• Exercise brief
The answer is to be the data below, written out in full and exactly.

BEGIN

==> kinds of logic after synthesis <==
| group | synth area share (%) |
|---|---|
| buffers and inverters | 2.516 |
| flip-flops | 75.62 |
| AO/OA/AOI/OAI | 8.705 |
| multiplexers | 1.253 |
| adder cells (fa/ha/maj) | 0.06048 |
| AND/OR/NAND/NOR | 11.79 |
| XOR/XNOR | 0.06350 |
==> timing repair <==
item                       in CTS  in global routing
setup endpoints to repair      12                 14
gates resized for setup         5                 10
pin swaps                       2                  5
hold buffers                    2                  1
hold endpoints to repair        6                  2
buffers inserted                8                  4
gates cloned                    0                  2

END

• Answer box
==> kinds of logic after synthesis <==
| group | synth area share (%) |
|---|---|
| buffers and inverters | 2.516 |
| flip-flops | 75.62 |
| AO/OA/AOI/OAI | 8.705 |
| multiplexers | 1.253 |
| adder cells (fa/ha/maj) | 0.06048 |
| AND/OR/NAND/NOR | 11.79 |
| XOR/XNOR | 0.06350 |
==> timing repair <==
item                       in CTS  in global routing
setup endpoints to repair      12                 14
gates resized for setup         5                 10
pin swaps                       2                  5
hold buffers                    2                  1
hold endpoints to repair        6                  2
buffers inserted                8                  4
gates cloned                    0                  2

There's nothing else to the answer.